DATA IN THIS EXERCISE START
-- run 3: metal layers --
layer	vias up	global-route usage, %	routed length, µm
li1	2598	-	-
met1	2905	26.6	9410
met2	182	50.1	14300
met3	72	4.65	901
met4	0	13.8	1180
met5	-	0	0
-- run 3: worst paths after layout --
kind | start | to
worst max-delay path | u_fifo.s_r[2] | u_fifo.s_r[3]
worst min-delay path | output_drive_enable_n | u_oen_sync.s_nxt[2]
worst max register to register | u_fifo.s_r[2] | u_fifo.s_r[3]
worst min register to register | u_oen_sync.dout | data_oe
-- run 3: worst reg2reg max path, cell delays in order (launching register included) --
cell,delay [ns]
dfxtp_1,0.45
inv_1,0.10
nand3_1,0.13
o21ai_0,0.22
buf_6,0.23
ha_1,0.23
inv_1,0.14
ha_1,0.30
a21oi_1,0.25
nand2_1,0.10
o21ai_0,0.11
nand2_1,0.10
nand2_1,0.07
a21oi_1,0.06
--- src/pwm_ctrl_pkg.sv ---
// Package of register offsets, field positions and reset values for PWM module control
package pwm_ctrl_pkg;
  localparam int ADDR_W = 12;
  localparam logic [ADDR_W-1:0] OFF_GLOBAL_UPDATE = 12'h000;
  localparam logic [ADDR_W-1:0] OFF_TIME_BASE_RESET = 12'h004;
  localparam logic [ADDR_W-1:0] OFF_OUTPUT_GATE = 12'h008;
  localparam logic [ADDR_W-1:0] OFF_OUTPUT_POLARITY = 12'h00C;
  localparam logic [ADDR_W-1:0] OFF_FAULT_FORCING = 12'h010;
  localparam logic [ADDR_W-1:0] OFF_IRQ_ENABLE = 12'h014;
  localparam logic [ADDR_W-1:0] OFF_IRQ_RAW = 12'h018;
  localparam logic [ADDR_W-1:0] OFF_IRQ_STATUS_CLEAR = 12'h01C;
  localparam logic [ADDR_W-1:0] OFF_FAULT_INPUT_STATE = 12'h020;
  localparam int BIT_GEN_ZERO = 0;
  localparam int BIT_FAULT_IRQ = 16;
  localparam int BIT_FAULT_STATE = 0;
  localparam int NUM_CH = 2;
  localparam logic [NUM_CH-1:0] CH_RESET = 2'h0;
  localparam logic [31:0] REG_RESET = 32'h0000_0000;
endpackage

--- src/pwm_module_output_control.sv ---
// PWM module-level control: update and sync requests, output stage, fault and interrupts
//
// Decided for this implementation: the strobed register port.
`timescale 1ns/10ps
module pwm_module_output_control
  import pwm_ctrl_pkg::*;
(
  input wire logic core_clk,
  input wire logic rst,
  input wire logic [ADDR_W-1:0] reg_addr,
  input wire logic [31:0] reg_wdata,
  input wire logic reg_wr,
  input wire logic reg_rd,
  output logic [31:0] reg_rdata,
  input wire logic fault_pin,
  input wire logic debug_stall,
  input wire logic gen_counter_zero,
  input wire logic gen_irq,
  input wire logic channel_a_signal,
  input wire logic channel_b_signal,
  output logic apply_pending_gen_zero,
  output logic update_request,
  output logic counter_restart_gen_zero,
  output logic fault_condition,
  output logic [NUM_CH-1:0] pwm_pin,
  output logic module_irq
);

  logic global_update_q, global_update_d;
  logic time_base_reset_q, time_base_reset_d;
  logic [NUM_CH-1:0] output_gate_q;
  logic [NUM_CH-1:0] output_polarity_q;
  logic [NUM_CH-1:0] fault_forcing_q;
  logic fault_irq_en_q, gen_irq_en_q;
  logic fault_irq_q, fault_irq_d;
  logic fault_meta_q, fault_sync_q;
  logic fault_prev_q;
  logic [NUM_CH-1:0] pin_q, pin_d;
  logic [31:0] rdata_q, rdata_d;

  wire logic wr_global = reg_wr && (reg_addr == OFF_GLOBAL_UPDATE);
  wire logic wr_sync = reg_wr && (reg_addr == OFF_TIME_BASE_RESET);
  wire logic wr_gate = reg_wr && (reg_addr == OFF_OUTPUT_GATE);
  wire logic wr_pol = reg_wr && (reg_addr == OFF_OUTPUT_POLARITY);
  wire logic wr_fault = reg_wr && (reg_addr == OFF_FAULT_FORCING);
  wire logic wr_inten = reg_wr && (reg_addr == OFF_IRQ_ENABLE);
  wire logic wr_isc = reg_wr && (reg_addr == OFF_IRQ_STATUS_CLEAR);
  wire logic fault_rise = fault_sync_q && !fault_prev_q;
  wire logic [NUM_CH-1:0] raw_ch = {channel_b_signal, channel_a_signal};
  wire logic [NUM_CH-1:0] gated = raw_ch & output_gate_q;
  wire logic [NUM_CH-1:0] forced = gated & ~({NUM_CH{fault_condition}} & fault_forcing_q);
  wire logic [31:0] raw_status = {15'h0000, fault_irq_q, 15'h0000, gen_irq};
  wire logic [31:0] masked_status = {15'h0000, fault_irq_q & fault_irq_en_q, 15'h0000,
    gen_irq & gen_irq_en_q};

  // Fault input and debug stall both count as fault
  // Stall also reaches the generator, which counts down to zero and stops there
  assign fault_condition = fault_sync_q || debug_stall;
  // Pass-through channels keep whatever the generator makes under debug
  assign pin_d = forced ^ output_polarity_q;

  // Update request held until the generator reaches zero
  assign global_update_d = (wr_global && reg_wdata[BIT_GEN_ZERO]) ? 1'b1 :
    (global_update_q && gen_counter_zero) ? 1'b0 : global_update_q;
  assign update_request = global_update_q;
  assign apply_pending_gen_zero = global_update_q && gen_counter_zero;
  // Reset strobe for one cycle, then bit clears
  assign time_base_reset_d = wr_sync && reg_wdata[BIT_GEN_ZERO];
  assign counter_restart_gen_zero = time_base_reset_q;
  // Latched fault, set wins over clear
  assign fault_irq_d = fault_rise ? 1'b1 :
    (wr_isc && reg_wdata[BIT_FAULT_IRQ]) ? 1'b0 : fault_irq_q;
  assign module_irq = (fault_irq_q && fault_irq_en_q) || (gen_irq && gen_irq_en_q);

  always_comb begin
    rdata_d = REG_RESET;
    if (reg_rd) begin
      unique case (reg_addr)
        OFF_GLOBAL_UPDATE: rdata_d = {31'h0000_0000, global_update_q};
        OFF_TIME_BASE_RESET: rdata_d = {31'h0000_0000, time_base_reset_q};
        OFF_OUTPUT_GATE: rdata_d = {30'h0000_0000, output_gate_q};
        OFF_OUTPUT_POLARITY: rdata_d = {30'h0000_0000, output_polarity_q};
        OFF_FAULT_FORCING: rdata_d = {30'h0000_0000, fault_forcing_q};
        OFF_IRQ_ENABLE: rdata_d = {15'h0000, fault_irq_en_q, 15'h0000, gen_irq_en_q};
        OFF_IRQ_RAW: rdata_d = raw_status;
        OFF_IRQ_STATUS_CLEAR: rdata_d = masked_status;
        OFF_FAULT_INPUT_STATE: rdata_d = {31'h0000_0000, fault_sync_q};
        default: rdata_d = REG_RESET;
      endcase
    end
  end
  assign reg_rdata = rdata_q;
  assign pwm_pin = pin_q;

  always_ff @(posedge core_clk) begin
    if (rst) begin
      fault_meta_q <= 1'b0;
      fault_sync_q <= 1'b0;
      fault_prev_q <= 1'b0;
    end else begin
      fault_meta_q <= fault_pin;
      fault_sync_q <= fault_meta_q;
      fault_prev_q <= fault_sync_q;
    end
  end

  always_ff @(posedge core_clk) begin
    if (rst) begin
      global_update_q <= 1'b0;
      time_base_reset_q <= 1'b0;
      fault_irq_q <= 1'b0;
      pin_q <= CH_RESET;
      rdata_q <= REG_RESET;
    end else begin
      global_update_q <= global_update_d;
      time_base_reset_q <= time_base_reset_d;
      fault_irq_q <= fault_irq_d;
      pin_q <= pin_d;
      rdata_q <= rdata_d;
    end
  end

  always_ff @(posedge core_clk) begin
    if (rst) begin
      output_gate_q <= CH_RESET;
      output_polarity_q <= CH_RESET;
      fault_forcing_q <= CH_RESET;
    end else begin
      if (wr_gate) output_gate_q <= reg_wdata[NUM_CH-1:0];
      if (wr_pol) output_polarity_q <= reg_wdata[NUM_CH-1:0];
      if (wr_fault) fault_forcing_q <= reg_wdata[NUM_CH-1:0];
    end
  end

  always_ff @(posedge core_clk) begin
    if (rst) begin
      fault_irq_en_q <= 1'b0;
      gen_irq_en_q <= 1'b0;
    end else if (wr_inten) begin
      fault_irq_en_q <= reg_wdata[BIT_FAULT_IRQ];
      gen_irq_en_q <= reg_wdata[BIT_GEN_ZERO];
    end
  end

  property p_update_clears;
    @(posedge core_clk) disable iff (rst)
      (global_update_q && gen_counter_zero && !(wr_global && reg_wdata[0])) |=> !global_update_q;
  endproperty
  a_update_clears: assert property (p_update_clears) else $error("update bit not cleared");

  property p_update_holds;
    @(posedge core_clk) disable iff (rst)
      (global_update_q && !gen_counter_zero) |=> global_update_q;
  endproperty
  a_update_holds: assert property (p_update_holds) else $error("update bit lost early");

  property p_sync_pulse;
    @(posedge core_clk) disable iff (rst)
      (wr_sync && reg_wdata[0]) |=> counter_restart_gen_zero ##1 (!counter_restart_gen_zero || $past(wr_sync));
  endproperty
  a_sync_pulse: assert property (p_sync_pulse) else $error("sync strobe wrong");

  property p_pin_value;
    @(posedge core_clk) disable iff (rst)
      1'b1 |=> pwm_pin == ((($past(raw_ch) & $past(output_gate_q)) & ~({2{$past(fault_condition)}}
        & $past(fault_forcing_q))) ^ $past(output_polarity_q));
  endproperty
  a_pin_value: assert property (p_pin_value) else $error("pin value wrong");

  property p_fault_force;
    @(posedge core_clk) disable iff (rst)
      (fault_condition && fault_forcing_q[0]) |=> pwm_pin[0] == $past(output_polarity_q[0]);
  endproperty
  a_fault_force: assert property (p_fault_force) else $error("fault force wrong");

  property p_disabled_pol;
    @(posedge core_clk) disable iff (rst)
      (!output_gate_q[1]) |=> pwm_pin[1] == $past(output_polarity_q[1]);
  endproperty
  a_disabled_pol: assert property (p_disabled_pol) else $error("disabled polarity wrong");

  property p_fault_latch;
    @(posedge core_clk) disable iff (rst)
      (fault_irq_q && !(wr_isc && reg_wdata[16])) |=> fault_irq_q;
  endproperty
  a_fault_latch: assert property (p_fault_latch) else $error("fault latch lost");

  property p_irq_line;
    @(posedge core_clk) disable iff (rst)
      (gen_irq && gen_irq_en_q) |-> module_irq;
  endproperty
  a_irq_line: assert property (p_irq_line) else $error("irq not raised");

  property p_status_read;
    @(posedge core_clk) disable iff (rst)
      (reg_rd && reg_addr == OFF_FAULT_INPUT_STATE) |=> reg_rdata[0] == $past(fault_sync_q);
  endproperty
  a_status_read: assert property (p_status_read) else $error("fault state read wrong");

  property p_update_sets;
    @(posedge core_clk) disable iff (rst)
      (wr_global && reg_wdata[BIT_GEN_ZERO]) |=> update_request;
  endproperty
  a_update_sets: assert property (p_update_sets) else $error("update request not set");

  property p_update_rise;
    @(posedge core_clk) disable iff (rst)
      $rose(update_request) |-> $past(wr_global && reg_wdata[BIT_GEN_ZERO]);
  endproperty
  a_update_rise: assert property (p_update_rise) else $error("update set without write");

  property p_apply_at_zero;
    @(posedge core_clk) disable iff (rst)
      (update_request && gen_counter_zero) |-> apply_pending_gen_zero;
  endproperty
  a_apply_at_zero: assert property (p_apply_at_zero) else $error("pending update not applied");

  property p_no_apply_idle;
    @(posedge core_clk) disable iff (rst)
      !update_request |-> !apply_pending_gen_zero;
  endproperty
  a_no_apply_idle: assert property (p_no_apply_idle) else $error("apply without request");

  property p_sync_sets;
    @(posedge core_clk) disable iff (rst)
      (wr_sync && reg_wdata[BIT_GEN_ZERO]) |=> counter_restart_gen_zero;
  endproperty
  a_sync_sets: assert property (p_sync_sets) else $error("restart not raised");

  property p_sync_only_write;
    @(posedge core_clk) disable iff (rst)
      counter_restart_gen_zero |-> $past(wr_sync && reg_wdata[BIT_GEN_ZERO]);
  endproperty
  a_sync_only_write: assert property (p_sync_only_write) else $error("restart without write");

  property p_sync_clears;
    @(posedge core_clk) disable iff (rst)
      (counter_restart_gen_zero && !wr_sync) |=> !counter_restart_gen_zero;
  endproperty
  a_sync_clears: assert property (p_sync_clears) else $error("sync bit not cleared");

  property p_sync_read;
    @(posedge core_clk) disable iff (rst)
      (reg_rd && reg_addr == OFF_TIME_BASE_RESET) |=>
        reg_rdata[0] == $past(counter_restart_gen_zero);
  endproperty
  a_sync_read: assert property (p_sync_read) else $error("sync bit read wrong");

  property p_gate_zero_a;
    @(posedge core_clk) disable iff (rst)
      !output_gate_q[0] |=> pwm_pin[0] == $past(output_polarity_q[0]);
  endproperty
  a_gate_zero_a: assert property (p_gate_zero_a) else $error("disabled channel a wrong");

  property p_pass_a;
    @(posedge core_clk) disable iff (rst)
      (output_gate_q[0] && !(fault_condition && fault_forcing_q[0])) |=>
        pwm_pin[0] == ($past(channel_a_signal) ^ $past(output_polarity_q[0]));
  endproperty
  a_pass_a: assert property (p_pass_a) else $error("channel a pass wrong");

  property p_pass_b;
    @(posedge core_clk) disable iff (rst)
      (output_gate_q[1] && !(fault_condition && fault_forcing_q[1])) |=>
        pwm_pin[1] == ($past(channel_b_signal) ^ $past(output_polarity_q[1]));
  endproperty
  a_pass_b: assert property (p_pass_b) else $error("channel b pass wrong");

  property p_fault_force_b;
    @(posedge core_clk) disable iff (rst)
      (fault_condition && fault_forcing_q[1]) |=> pwm_pin[1] == $past(output_polarity_q[1]);
  endproperty
  a_fault_force_b: assert property (p_fault_force_b) else $error("fault force b wrong");

  property p_stall_fault;
    @(posedge core_clk) disable iff (rst)
      debug_stall |-> fault_condition;
  endproperty
  a_stall_fault: assert property (p_stall_fault) else $error("stall not a fault");

  property p_pin_fault_cond;
    @(posedge core_clk) disable iff (rst)
      fault_sync_q |-> fault_condition;
  endproperty
  a_pin_fault_cond: assert property (p_pin_fault_cond) else $error("fault input ignored");

  property p_no_fault_cond;
    @(posedge core_clk) disable iff (rst)
      (!fault_sync_q && !debug_stall) |-> !fault_condition;
  endproperty
  a_no_fault_cond: assert property (p_no_fault_cond) else $error("spurious fault");

  property p_fault_sync_delay;
    @(posedge core_clk) disable iff (rst)
      (!$past(rst) && !$past(rst, 2)) |-> fault_sync_q == $past(fault_pin, 2);
  endproperty
  a_fault_sync_delay: assert property (p_fault_sync_delay) else $error("fault sync wrong");

  property p_fault_irq_set;
    @(posedge core_clk) disable iff (rst)
      (fault_sync_q && !fault_prev_q) |=> fault_irq_q;
  endproperty
  a_fault_irq_set: assert property (p_fault_irq_set) else $error("fault irq not latched");

  property p_fault_irq_clear;
    @(posedge core_clk) disable iff (rst)
      (wr_isc && reg_wdata[BIT_FAULT_IRQ] && !fault_rise) |=> !fault_irq_q;
  endproperty
  a_fault_irq_clear: assert property (p_fault_irq_clear) else $error("fault irq not cleared");

  property p_fault_irq_rise;
    @(posedge core_clk) disable iff (rst)
      $rose(fault_irq_q) |-> $past(fault_rise);
  endproperty
  a_fault_irq_rise: assert property (p_fault_irq_rise) else $error("fault irq without fault");

  property p_raw_read;
    @(posedge core_clk) disable iff (rst)
      (reg_rd && reg_addr == OFF_IRQ_RAW) |=>
        reg_rdata == {15'h0000, $past(fault_irq_q), 15'h0000, $past(gen_irq)};
  endproperty
  a_raw_read: assert property (p_raw_read) else $error("raw status read wrong");

  property p_isc_read;
    @(posedge core_clk) disable iff (rst)
      (reg_rd && reg_addr == OFF_IRQ_STATUS_CLEAR) |=>
        reg_rdata[BIT_GEN_ZERO] == $past(gen_irq && gen_irq_en_q);
  endproperty
  a_isc_read: assert property (p_isc_read) else $error("generator status read wrong");

  property p_irq_fault_line;
    @(posedge core_clk) disable iff (rst)
      (fault_irq_q && fault_irq_en_q) |-> module_irq;
  endproperty
  a_irq_fault_line: assert property (p_irq_fault_line) else $error("fault irq not raised");

  property p_irq_quiet;
    @(posedge core_clk) disable iff (rst)
      (!(fault_irq_q && fault_irq_en_q) && !(gen_irq && gen_irq_en_q)) |-> !module_irq;
  endproperty
  a_irq_quiet: assert property (p_irq_quiet) else $error("irq without enabled source");

  property p_inten_write;
    @(posedge core_clk) disable iff (rst)
      wr_inten |=> {fault_irq_en_q, gen_irq_en_q} ==
        {$past(reg_wdata[BIT_FAULT_IRQ]), $past(reg_wdata[BIT_GEN_ZERO])};
  endproperty
  a_inten_write: assert property (p_inten_write) else $error("irq enable write wrong");

  property p_gate_write;
    @(posedge core_clk) disable iff (rst)
      wr_gate |=> output_gate_q == $past(reg_wdata[NUM_CH-1:0]);
  endproperty
  a_gate_write: assert property (p_gate_write) else $error("gate write wrong");

  property p_pol_write;
    @(posedge core_clk) disable iff (rst)
      wr_pol |=> output_polarity_q == $past(reg_wdata[NUM_CH-1:0]);
  endproperty
  a_pol_write: assert property (p_pol_write) else $error("polarity write wrong");

  property p_force_write;
    @(posedge core_clk) disable iff (rst)
      wr_fault |=> fault_forcing_q == $past(reg_wdata[NUM_CH-1:0]);
  endproperty
  a_force_write: assert property (p_force_write) else $error("fault forcing write wrong");

endmodule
DATA IN THIS EXERCISE END
From the entries above, restate word for word the lines from the line containing "(fault_irq_q && !(wr_isc" to the line containing "property p_update_rise;", both ends included, and nothing more.

> [WRITTEN RESPONSE]
      (fault_irq_q && !(wr_isc && reg_wdata[16])) |=> fault_irq_q;
  endproperty
  a_fault_latch: assert property (p_fault_latch) else $error("fault latch lost");

  property p_irq_line;
    @(posedge core_clk) disable iff (rst)
      (gen_irq && gen_irq_en_q) |-> module_irq;
  endproperty
  a_irq_line: assert property (p_irq_line) else $error("irq not raised");

  property p_status_read;
    @(posedge core_clk) disable iff (rst)
      (reg_rd && reg_addr == OFF_FAULT_INPUT_STATE) |=> reg_rdata[0] == $past(fault_sync_q);
  endproperty
  a_status_read: assert property (p_status_read) else $error("fault state read wrong");

  property p_update_sets;
    @(posedge core_clk) disable iff (rst)
      (wr_global && reg_wdata[BIT_GEN_ZERO]) |=> update_request;
  endproperty
  a_update_sets: assert property (p_update_sets) else $error("update request not set");

  property p_update_rise;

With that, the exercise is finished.